Cost of living crisis to cause footfall drop in lead up to Christmas
The cost of living crisis is expected to spell a challenging run-up to Christmas for retailers, with month-to-month overall UK footfall forecasted to decline in September, October and November.
Footfall is forecast to drop -4.9% in September, -2.5% in October and -0.3% in November, compared to the corresponding months in 2021. However, footfall is then forecast to increase from November to December by 6% during the Christmas trading period, according the latest data from retail intelligence experts Springboard.
The decreases between September to November, followed by only a modest rise in the final month of the year, “will eradicate the gains made over much of 2022”.
Other key Springboard data reveals:
- The resulting gap from the 2019 footfall level of -18% in December will be widest since February 2022 (-20.7%)
- Footfall forecasted to rise in all three destination types from November to December; by +4.5% in high streets, +5% in retail parks and +10% in shopping centres
- The potential drop in footfall between September and November means October and November footfall will be lower than last year (-2.1% in October and -2.7% in November versus 2021)
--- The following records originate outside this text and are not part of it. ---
Source: an optimization exercise on an open RTL-to-GDS flow (aim: small area and a short achievable clock period). Production flows keep margins and buffers that such runs may drop. Function was checked by simulation only, so behaviour that the tests miss may differ from the original.

==> run a: inputs <==
Design cmd_track_top, start of the top module:
module cmd_track_top (
   input  logic                          clk,
   input  logic                          rst_n,
   input  logic [8-1:0]         issue_tag,
   input  logic                          issue_valid,
   output logic                          issue_ready,
   output logic [$clog2(16)-1:0]        issue_slot,
   input  logic [$clog2(16)-1:0]        cpl_slot,
   input  logic                          cpl_valid,
   output logic [$clog2(16)-1:0]        to_slot,
   output logic [8-1:0]         to_tag,
   output logic [16-1:0]          to_age,
   output logic                          to_valid,
   input  logic                          to_ready,
   input  logic                          reg_we,
   input  logic [2-1:0]        reg_addr,
   input  logic [16-1:0]          reg_wdata,
   input  logic [2-1:0]        reg_addr_rd,
   output logic [16-1:0]          reg_rdata
);
localparam int N  = 16;
localparam int SW = $clog2(16);
localparam int TW = 8;
localparam int AW = 16;
cmd_track_pkg::cmd_reg_req_t   reg_req;
cmd_track_pkg::cmd_cfg_t       cfg;
assign reg_req.we = reg_we;
assign reg_req.addr = reg_addr;
assign reg_req.wdata = reg_wdata;
logic [AW-1:0]  now_q;
logic [N-1:0]   busy_q;
logic [TW-1:0]  tag_q   [N];
logic [AW-1:0]  stamp_q [N];
logic [N*N-1:0] ord_q;
logic           rec_valid_q;
logic [AW-1:0]  rec_age_q;
logic           to_valid_q;
  ...
==> module cmd_track_top, before the edit <==
module cmd_track_top (
   input  logic                          clk,
   input  logic                          rst_n,
   input  logic [8-1:0]         issue_tag,
   input  logic                          issue_valid,
   output logic                          issue_ready,
   output logic [$clog2(16)-1:0]        issue_slot,
   input  logic [$clog2(16)-1:0]        cpl_slot,
   input  logic                          cpl_valid,
   output logic [$clog2(16)-1:0]        to_slot,
   output logic [8-1:0]         to_tag,
   output logic [16-1:0]          to_age,
   output logic                          to_valid,
   input  logic                          to_ready,
   input  logic                          reg_we,
   input  logic [2-1:0]        reg_addr,
   input  logic [16-1:0]          reg_wdata,
   input  logic [2-1:0]        reg_addr_rd,
   output logic [16-1:0]          reg_rdata
);
localparam int N  = 16;
localparam int SW = $clog2(16);
localparam int TW = 8;
localparam int AW = 16;
cmd_track_pkg::cmd_reg_req_t   reg_req;
cmd_track_pkg::cmd_cfg_t       cfg;
assign reg_req.we = reg_we;
assign reg_req.addr = reg_addr;
assign reg_req.wdata = reg_wdata;
logic [AW-1:0]  now_q;
logic [N-1:0]   busy_q;
logic [TW-1:0]  tag_q   [N];
logic [AW-1:0]  stamp_q [N];
logic [N*N-1:0] ord_q;
logic           rec_valid_q;
logic [AW-1:0]  rec_age_q;
logic           to_valid_q;
logic [SW-1:0]  to_slot_q;
logic [TW-1:0]  to_tag_q;
logic [AW-1:0]  to_age_q;
logic [N-1:0]   free_oh;
logic [N-1:0]   old_oh;
logic [N-1:0]   cpl_oh;
logic [N-1:0]   clr;
logic [SW-1:0]  old_slot;
logic [TW-1:0]  old_tag;
logic [AW-1:0]  old_stamp;
logic           any_busy;
logic           cpl_hit;
logic           fire;
logic           to_fire;
always_comb
begin
   for (int i = 0; i < N; i++)
   begin
      free_oh[i] = ~busy_q[i];
      for (int j = 0; j < i; j++)
      begin
         free_oh[i] = free_oh[i] & busy_q[j];
      end
   end
end
always_comb
begin
   for (int i = 0; i < N; i++)
   begin
      old_oh[i] = busy_q[i];
      for (int j = 0; j < N; j++)
      begin
         if (j < i)
            old_oh[i] = old_oh[i] & (~busy_q[j] | ~ord_q[j*N+i]);
         else if (j > i)
            old_oh[i] = old_oh[i] & (~busy_q[j] | ord_q[i*N+j]);
      end
   end
end
always_comb
begin
   issue_slot = '0;
   old_slot = '0;
   old_tag = '0;
   old_stamp = '0;
   for (int i = 0; i < N; i++)
   begin
      issue_slot = issue_slot | (free_oh[i] ? i[SW-1:0] : '0);
      old_slot = old_slot | (old_oh[i] ? i[SW-1:0] : '0);
      old_tag = old_tag | (old_oh[i] ? tag_q[i] : '0);
      old_stamp = old_stamp | (old_oh[i] ? stamp_q[i] : '0);
   end
end
assign issue_ready = ~&busy_q;
assign any_busy = |busy_q;
always_comb
begin
   for (int i = 0; i < N; i++)
   begin
      cpl_oh[i] = cpl_valid && (cpl_slot == i[SW-1:0]);
   end
end
assign cpl_hit = |(cpl_oh & old_oh);
assign fire = cfg.en && rec_valid_q && (rec_age_q >= cfg.thresh) &&
              !to_valid_q && !cpl_hit;
assign clr = cpl_oh | (fire ? old_oh : '0);
assign to_fire = to_valid_q & to_ready;
always_ff @(posedge clk)
begin
   if (!rst_n)
   begin
      now_q <= '0;
      busy_q <= '0;
      rec_valid_q <= 1'b0;
      to_valid_q <= 1'b0;
   end
   else
   begin
      now_q <= now_q + 1'b1;
      busy_q <= (busy_q & ~clr) | (issue_valid ? free_oh : '0);
      rec_valid_q <= any_busy && !cpl_hit && !fire;
      if (fire)
      begin
         to_valid_q <= 1'b1;
      end
      else if (to_ready)
      begin
         to_valid_q <= 1'b0;
      end
   end
end
always_ff @(posedge clk)
begin
   rec_age_q <= now_q - old_stamp;
   if (fire)
   begin
      to_slot_q <= old_slot;
      to_tag_q <= old_tag;
      to_age_q <= rec_age_q;
   end
end
for (genvar i = 0; i < N; i++)
begin : g_slot
   always_ff @(posedge clk)
   begin
      if (free_oh[i])
      begin
         tag_q[i] <= issue_tag;
         stamp_q[i] <= now_q;
      end
   end
   for (genvar j = i + 1; j < N; j++)
   begin : g_ord
      always_ff @(posedge clk)
      begin
         if (free_oh[j])
            ord_q[i*N+j] <= 1'b1;
         else if (free_oh[i])
            ord_q[i*N+j] <= 1'b0;
      end
   end
end
assign to_valid = to_valid_q;
assign to_slot = to_slot_q;
assign to_tag = to_tag_q;
assign to_age = to_age_q;
cmd_track_cfg u_cfg (
   .clk          (clk),
   .rst_n        (rst_n),
   .reg_req      (reg_req),
   .reg_addr_rd  (reg_addr_rd),
   .reg_rdata    (reg_rdata),
   .cfg          (cfg),
   .to_fire      (to_fire)
);
endmodule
- Footfall will return to positive territory in December with a rise of +4.2% from 2021
Diane Wehrle, Insights Director at Springboard, said: “We have been publishing footfall data since 2009 and in each year between 2009 and 2019 footfall dipped in September from August because of a drop in consumer demand following the end of the holiday season and the start of the school term.
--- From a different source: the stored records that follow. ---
Context: an optimization exercise on an open-source flow, tuned for small area, a short achievable clock period and few clock cycles per item. The choices shown serve that exercise and are no tape-out recipe. Where RTL was checked, it was by simulation tests only, not by an equivalence proof against the original. Function not checked in runs 1 and 2: the RTL went through the layout flow alone. The clock port is modelled as an ideal driver; clocking choices that lean on that would not hold on a real chip.

==> design/flow/design.v <==
package aes_encr_pkg;
  localparam int NUM_ROUNDS = 10;
  function automatic logic [7:0] xtime(input logic [7:0] b);
    xtime = {b[6:0], 1'b0} ^ (b[7] ? 8'h1b : 8'h00);
  endfunction
  function automatic logic [7:0] sbox(input logic [7:0] x);
    logic U0, U1, U2, U3, U4, U5, U6, U7, T1, T2, T3, T4, T5, T6, T7, T8, T9, T10, T11, T12, T13, T14, T15, T16, T17, T18, T19, T20, T21, T22, T23, T24, T25, T26, T27, M1, M2, M3, M4, M5, M6, M7, M8, M9, M10, M11, M12, M13, M14, M15, M16, M17, M18, M19, M20, M21, M22, M23, M24, M25, M26, M27, M28, M29, M30, M31, M32, M33, M34, M35, M36, M37, M38, M39, M40, M41, M42, M43, M44, M45, M46, M47, M48, M49, M50, M51, M52, M53, M54, M55, M56, M57, M58, M59, M60, M61, M62, M63, L0, L1, L2, L3, L4, L5, L6, L7, L8, L9, L10, L11, L12, L13, L14, L15, L16, L17, L18, L19, L20, L21, L22, L23, L24, L25, L26, L27, L28, L29, S0, S1, S2, S3, S4, S5, S6, S7;
    {U0, U1, U2, U3, U4, U5, U6, U7} = x;
    T1 = U0 ^ U3;
    T2 = U0 ^ U5;
    T3 = U0 ^ U6;
    T4 = U3 ^ U5;
    T5 = U4 ^ U6;
    T6 = T1 ^ T5;
    T7 = U1 ^ U2;
    T8 = U7 ^ T6;
    T9 = U7 ^ T7;
    T10 = T6 ^ T7;
    T11 = U1 ^ U5;
    T12 = U2 ^ U5;
    T13 = T3 ^ T4;
    T14 = T6 ^ T11;
    T15 = T5 ^ T11;
    T16 = T5 ^ T12;
    T17 = T9 ^ T16;
    T18 = U3 ^ U7;
    T19 = T7 ^ T18;
    T20 = T1 ^ T19;
    T21 = U6 ^ U7;
    T22 = T7 ^ T21;
    T23 = T2 ^ T22;
    T24 = T2 ^ T10;
    T25 = T20 ^ T17;
    T26 = T3 ^ T16;
    T27 = T1 ^ T12;
    M1 = T13 & T6;
    M2 = T23 & T8;
    M3 = T14 ^ M1;
    M4 = T19 & U7;
    M5 = M4 ^ M1;
    M6 = T3 & T16;
    M7 = T22 & T9;
    M8 = T26 ^ M6;
    M9 = T20 & T17;
    M10 = M9 ^ M6;
    M11 = T1 & T15;
    M12 = T4 & T27;
    M13 = M12 ^ M11;
    M14 = T2 & T10;
    M15 = M14 ^ M11;
    M16 = M3 ^ M2;
    M17 = M5 ^ T24;
    M18 = M8 ^ M7;
    M19 = M10 ^ M15;
    M20 = M16 ^ M13;
    M21 = M17 ^ M15;
    M22 = M18 ^ M13;
    M23 = M19 ^ T25;
    M24 = M22 ^ M23;
    M25 = M22 & M20;
    M26 = M21 ^ M25;
    M27 = M20 ^ M21;
    M28 = M23 ^ M25;
    M29 = M28 & M27;
    M30 = M26 & M24;
    M31 = M20 & M23;
    M32 = M27 & M31;
    M33 = M27 ^ M25;
    M34 = M21 & M22;
    M35 = M24 & M34;
    M36 = M24 ^ M25;
    M37 = M21 ^ M29;
    M38 = M32 ^ M33;
    M39 = M23 ^ M30;
    M40 = M35 ^ M36;
    M41 = M38 ^ M40;
    M42 = M37 ^ M39;
    M43 = M37 ^ M38;
    M44 = M39 ^ M40;
    M45 = M42 ^ M41;
    M46 = M44 & T6;
    M47 = M40 & T8;
    M48 = M39 & U7;
    M49 = M43 & T16;
    M50 = M38 & T9;
    M51 = M37 & T17;
    M52 = M42 & T15;
    M53 = M45 & T27;
    M54 = M41 & T10;
    M55 = M44 & T13;
    M56 = M40 & T23;
    M57 = M39 & T19;
    M58 = M43 & T3;
    M59 = M38 & T22;
    M60 = M37 & T20;
    M61 = M42 & T1;
    M62 = M45 & T4;
    M63 = M41 & T2;
    L0 = M61 ^ M62;
    L1 = M50 ^ M56;
    L2 = M46 ^ M48;
    L3 = M47 ^ M55;
    L4 = M54 ^ M58;
    L5 = M49 ^ M61;
    L6 = M62 ^ L5;
    L7 = M46 ^ L3;
    L8 = M51 ^ M59;
    L9 = M52 ^ M53;
    L10 = M53 ^ L4;
    L11 = M60 ^ L2;
    L12 = M48 ^ M51;
    L13 = M50 ^ L0;
    L14 = M52 ^ M61;
    L15 = M55 ^ L1;
    L16 = M56 ^ L0;
    L17 = M57 ^ L1;
    L18 = M58 ^ L8;
    L19 = M63 ^ L4;
    L20 = L0 ^ L1;
    L21 = L1 ^ L7;
    L22 = L3 ^ L12;
    L23 = L18 ^ L2;
    L24 = L15 ^ L9;
    L25 = L6 ^ L10;
    L26 = L7 ^ L9;
    L27 = L8 ^ L10;
    L28 = L11 ^ L14;
    L29 = L11 ^ L17;
    S0 = L6 ^ L24;
    S1 = ~(L16 ^ L26);
    S2 = ~(L19 ^ L28);
    S3 = L6 ^ L21;
    S4 = L20 ^ L22;
    S5 = L25 ^ L29;
    S6 = ~(L13 ^ L27);
    S7 = ~(L6 ^ L23);
    sbox = {S0, S1, S2, S3, S4, S5, S6, S7};
  endfunction
  function automatic logic [7:0] rcon_of(input logic [3:0] rnd);
    rcon_of[0] = (rnd == 4'd1) | (rnd == 4'd9);
    rcon_of[1] = (rnd == 4'd2) | (rnd == 4'd9) | (rnd == 4'd10);
    rcon_of[2] = (rnd == 4'd3) | (rnd == 4'd10);
    rcon_of[3] = (rnd == 4'd4) | (rnd == 4'd9);
    rcon_of[4] = (rnd == 4'd5) | (rnd == 4'd9) | (rnd == 4'd10);
    rcon_of[5] = (rnd == 4'd6) | (rnd == 4'd10);
    rcon_of[6] = (rnd == 4'd7);
    rcon_of[7] = (rnd == 4'd8);
  endfunction
  function automatic logic [31:0] sub_rot_word(input logic [31:0] w);
    sub_rot_word = {sbox(w[23:16]), sbox(w[15:8]), sbox(w[7:0]), sbox(w[31:24])};
  endfunction
  function automatic logic [127:0] sub_bytes(input logic [127:0] s);
    logic [127:0] o;
    for (int i = 0; i < 16; i++) o[127-8*i -: 8] = sbox(s[127-8*i -: 8]);
    sub_bytes = o;
  endfunction
  function automatic logic [127:0] shift_rows(input logic [127:0] s);
    logic [127:0] o;
    for (int c = 0; c < 4; c++)
      for (int r = 0; r < 4; r++)
        o[127-8*(r+4*c) -: 8] = s[127-8*(r+4*((c+r)%4)) -: 8];
    shift_rows = o;
  endfunction
  function automatic logic [127:0] mix_columns(input logic [127:0] s);
    logic [127:0] o;
    logic [7:0] a0, a1, a2, a3, d0, d1, d2, d3;
    for (int c = 0; c < 4; c++) begin
      a0 = s[127-32*c -: 8];
      a1 = s[119-32*c -: 8];
      a2 = s[111-32*c -: 8];
      a3 = s[103-32*c -: 8];
      d0 = a0 ^ a1;
      d1 = a1 ^ a2;
      d2 = a2 ^ a3;
      d3 = a3 ^ a0;
      o[127-32*c -: 8] = xtime(d0) ^ a1 ^ d2;
      o[119-32*c -: 8] = xtime(d1) ^ a2 ^ d3;
      o[111-32*c -: 8] = xtime(d2) ^ a3 ^ d0;
      o[103-32*c -: 8] = xtime(d3) ^ a0 ^ d1;
    end
    mix_columns = o;
  endfunction
endpackage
“COVID heavily disrupted the two intervening years, but this year the drop in footfall will be more severe than in the same months pre-2019. This is due to consumers' fears over the impact of the rise in energy costs expected in October on their household budgets.
“The second key factor - once again identified through past trends - is that footfall in November dips marginally, mainly due to a drop in high street footfall which tends to occur due to the lure of shopping centres for consumers over the Black Friday trading period.
“In contrast to the forecast for September, the drop in footfall in November this year will be mitigated by shoppers being likely to use the discounts available over the Black Friday period to buy Christmas presents with the hope of outrunning inflation.”